NASA has released video taken by the Perseverance landing module and rover showing the famous “seven minutes of terror” in a bracing first-person perspective. The images sent back Friday were just a teaser — this is the full experience, and the first video of a Mars landing ever captured.
A full description of the rover’s descent and mission can be found here, but briefly stated here’s what happened:
After decelerating in the atmosphere interplanetary velocity, the heat shield is jettisoned and the parachute deployed. Beneath the heat shield are a number of cameras and instruments, which scanned the landscape to find a good landing spot. At a certain altitude and speed the parachute is detached and the “jetpack” lower stage takes over, using rockets to maneuver towards the landing area. At about 70 feet above the surface the “sky crane” dangles the rover itself out of the lander and softly plops it down on the ground before the jetpack flies off to crash at a safe distance.

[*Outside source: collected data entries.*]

This is an optimization exercise on Yosys and OpenROAD, whose aim is small area and few clock cycles per item, not a production implementation.
Function was checked by simulation only, so behaviour that the tests miss may differ from the original.

## flow/design.v (module list and top-level ports; edited modules follow where they fit)
// module h2o_serial_accum: 1893 lines
// module h2o_fa: 4 lines
// module h2o_sel3: 3 lines
// module h2o_bsel: 3 lines
// module h2o_ha: 4 lines
module h2o_serial_accum (
  input  logic               clk,
  input  logic               rst_n,
  input  logic signed [31:0] h_data,
  input  logic               h_valid,
  input  logic               h_last,
  output logic               h_ready,
  output logic signed [31:0] y_data,
  output logic               y_valid,
  input  logic               y_ready,
  output logic               frame_err
);
  // ...
==> flow/flow/run.sh <==
#!/bin/bash
# The standard layout, with the smallest buffer on each port.
set -euo pipefail
export BUFFER_PORTS_ARGS="-buffer_cell sky130_fd_sc_hd__buf_1"
bash standard.sh > standard.log 2>&1
==> flow/standard.sh <==
#!/bin/bash
# synth_recipe.tcl (not shown) runs the flow's synth.tcl, then flattens the netlist and writes it again
# the make line also repeats each setting of config.mk as NAME=value (left out here)
make -C /OpenROAD-flow-scripts/flow DESIGN_CONFIG=/design/flow/config.mk WORK_HOME=/design/flow/orfs CLKGATE_MAP_FILE= SYNTH_SCRIPT=/design/flow/synth_recipe.tcl "${@:-finish}"
==> flow/config.mk <==
export PLATFORM = sky130hd
export DESIGN_NAME = h2o_serial_accum
export DESIGN_NICKNAME = h2o_serial_accum
export VERILOG_FILES = /design/flow/design.v
export SDC_FILE = /design/flow/constraint.sdc
export NUM_CORES = 4
export LEC_CHECK = 0
export CAP_MARGIN = 20
export CELL_PAD_IN_SITES_DETAIL_PLACEMENT = 1
export CELL_PAD_IN_SITES_GLOBAL_PLACEMENT = 1
export CORE_MARGIN = 2
export CORE_UTILIZATION = 40
export PLACE_DENSITY = 0.4
export SLEW_MARGIN = 20
export SYNTH_HIERARCHICAL = 1
export SYNTH_MINIMUM_KEEP_SIZE = 0
==> flow/constraint.sdc <==
create_clock -name core_clock -period 8.0 [get_ports {clk}]
set_input_delay 1.6000 -clock core_clock [delete_from_list [all_inputs] [get_ports {clk}]]
set_output_delay 1.6000 -clock core_clock [all_outputs]
set_load 0.01 [all_outputs]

The whole process takes about seven minutes, the last few seconds of which which are an especially white-knuckle ride.
While previous rovers sent back lots of telemetry and some imagery, this level of visual documentation is a first. Even Insight, launched in 2018, wasn’t able to send back this kind of footage.

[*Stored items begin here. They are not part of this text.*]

This design comes from an exercise in tuning for small area and a short achievable clock period on the open sky130 flow, not from production work. RTL that was checked went through simulation tests only; none was proved equivalent to the original. Power figures rest on the tool's default switching activity, not on a simulated workload.

== exp/indigo ==
// bmd_ep_mem
module bmd_ep_mem
(
   input  wire              clk,
   input  wire              rst_i,
   input  wire [6:0]        a_i,
   input  wire              wr_en_i,
   input  wire [31:0]       wr_d_i,
   output logic [31:0]      rd_d_o,
   output logic             init_rst_o,
   output logic [80:0]      mwr_desc_o,
   output logic [80:0]      mrd_desc_o,
   output logic [31:0]      mwr_data_o,
   output logic             mwr_zerolen_en_o,
   output logic [3:0]       trn_wait_count_o,
   output logic [31:0]      cpld_data_o,
   output logic             rd_metering_o,
   output logic [7:0]       mwr_wrr_cnt_o,
   output logic [7:0]       mrd_wrr_cnt_o,
   output logic             mrd_done_o,
   input  wire              mwr_done_i,
   input  wire [81:0]       cpl_status_i,
   input  wire [8:0]        link_cfg_i,
   input  wire              tags_all_back_i
);
For scale: about 1800 cells after synthesis, ~420 I/O pins.
==> flow/config.mk <==
export PLATFORM = sky130hd
export DESIGN_NAME = bmd_ep_mem
export DESIGN_NICKNAME = bmd_ep_mem
export VERILOG_FILES = /design/flow/design.v
export SDC_FILE = /design/flow/constraint.sdc
export NUM_CORES = 4
export LEC_CHECK = 0
export CAP_MARGIN = 20
export CORE_MARGIN = 2
export CORE_UTILIZATION = 65
export SETUP_SLACK_MARGIN = 3.3
export SLEW_MARGIN = 20
export SYNTH_HIERARCHICAL = 1
==> flow/constraint.sdc <==
create_clock -name core_clock -period 5.8 [get_ports {clk}]
set_input_delay 1.1600 -clock core_clock [delete_from_list [all_inputs] [get_ports {clk}]]
set_output_delay 1.1600 -clock core_clock [all_outputs]
set_load 0.01 [all_outputs]
standard.sh (not shown) runs the stock make flow with config.mk's settings and CLKGATE_MAP_FILE= SYNTH_SCRIPT=/design/flow/synth_recipe.tcl, a recipe that flattens the netlist after the stock synthesis.
==> flow/flow/run.sh <==
#!/bin/bash
# Standard layout, with the smallest plain buffer on every port instead of the
# default delay buffer (the resizer still upsizes any that timing needs), and a
# clock tree of smaller buffers without dummy balancing loads.
set -uo pipefail
export BUFFER_PORTS_ARGS="-buffer_cell sky130_fd_sc_hd__buf_1"
export CTS_ARGS="-sink_clustering_enable -repair_clock_nets -dont_use_dummy_load -sink_clustering_size 16 -sink_clustering_max_diameter 50 -buf_list {sky130_fd_sc_hd__clkbuf_4 sky130_fd_sc_hd__clkbuf_8}"
bash standard.sh > standard.log 2>&1
### exp/indigo -> exp/yarrow
Settings: a change of CORE_UTILIZATION from 65 to 40.
## What came out
- Looking at the reports, exp/yarrow completed the entire flow and the layout it produced met the timing, design-rule and antenna checks.
- On post-layout total power, exp/yarrow does worse than exp/indigo.
- Between exp/yarrow and exp/indigo, the sequential share of layout area is higher for exp/indigo.
- Total number of vias: exp/yarrow and exp/indigo compared, lower one is exp/yarrow
- exp/yarrow ends up with a placed cell count that is 9.9% higher than in exp/indigo.
- Part of the power in the clock network (exp/yarrow over exp/indigo): increase, 1.3 points
- Setup WNS exp/indigo -> exp/yarrow: better
- On cell area after layout, the lower figure sits with exp/indigo, not exp/yarrow.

“This is the first time we’ve actually been able to capture an event like the landing of a spacecraft on Mars,” said Mike Watkins, head of JPL, at a press conference. “These are really amazing videos, we all binge watched them over the weekend if you can call a one-minute video binge watching. We will learn something by looking at the performance of the vehicle in these videos but a lot of it is also to bring you along on our journey.”
The team discussed the entry, descent and landing camera system or EDL cams, which were made both to monitor how the process went and to provide the visceral experience that the whole team craved.
“I don’t know about you, but it is unlikely at this point in my career that I will pilot a spacecraft down to the surface of Mars,” said Matt Wallace, deputy project manager of Perseverance at JPL. “But when you see this imagery I think you will feel like you are getting a glimpse into what it would be like to land successfully in Jezero Crater with Perseverance.”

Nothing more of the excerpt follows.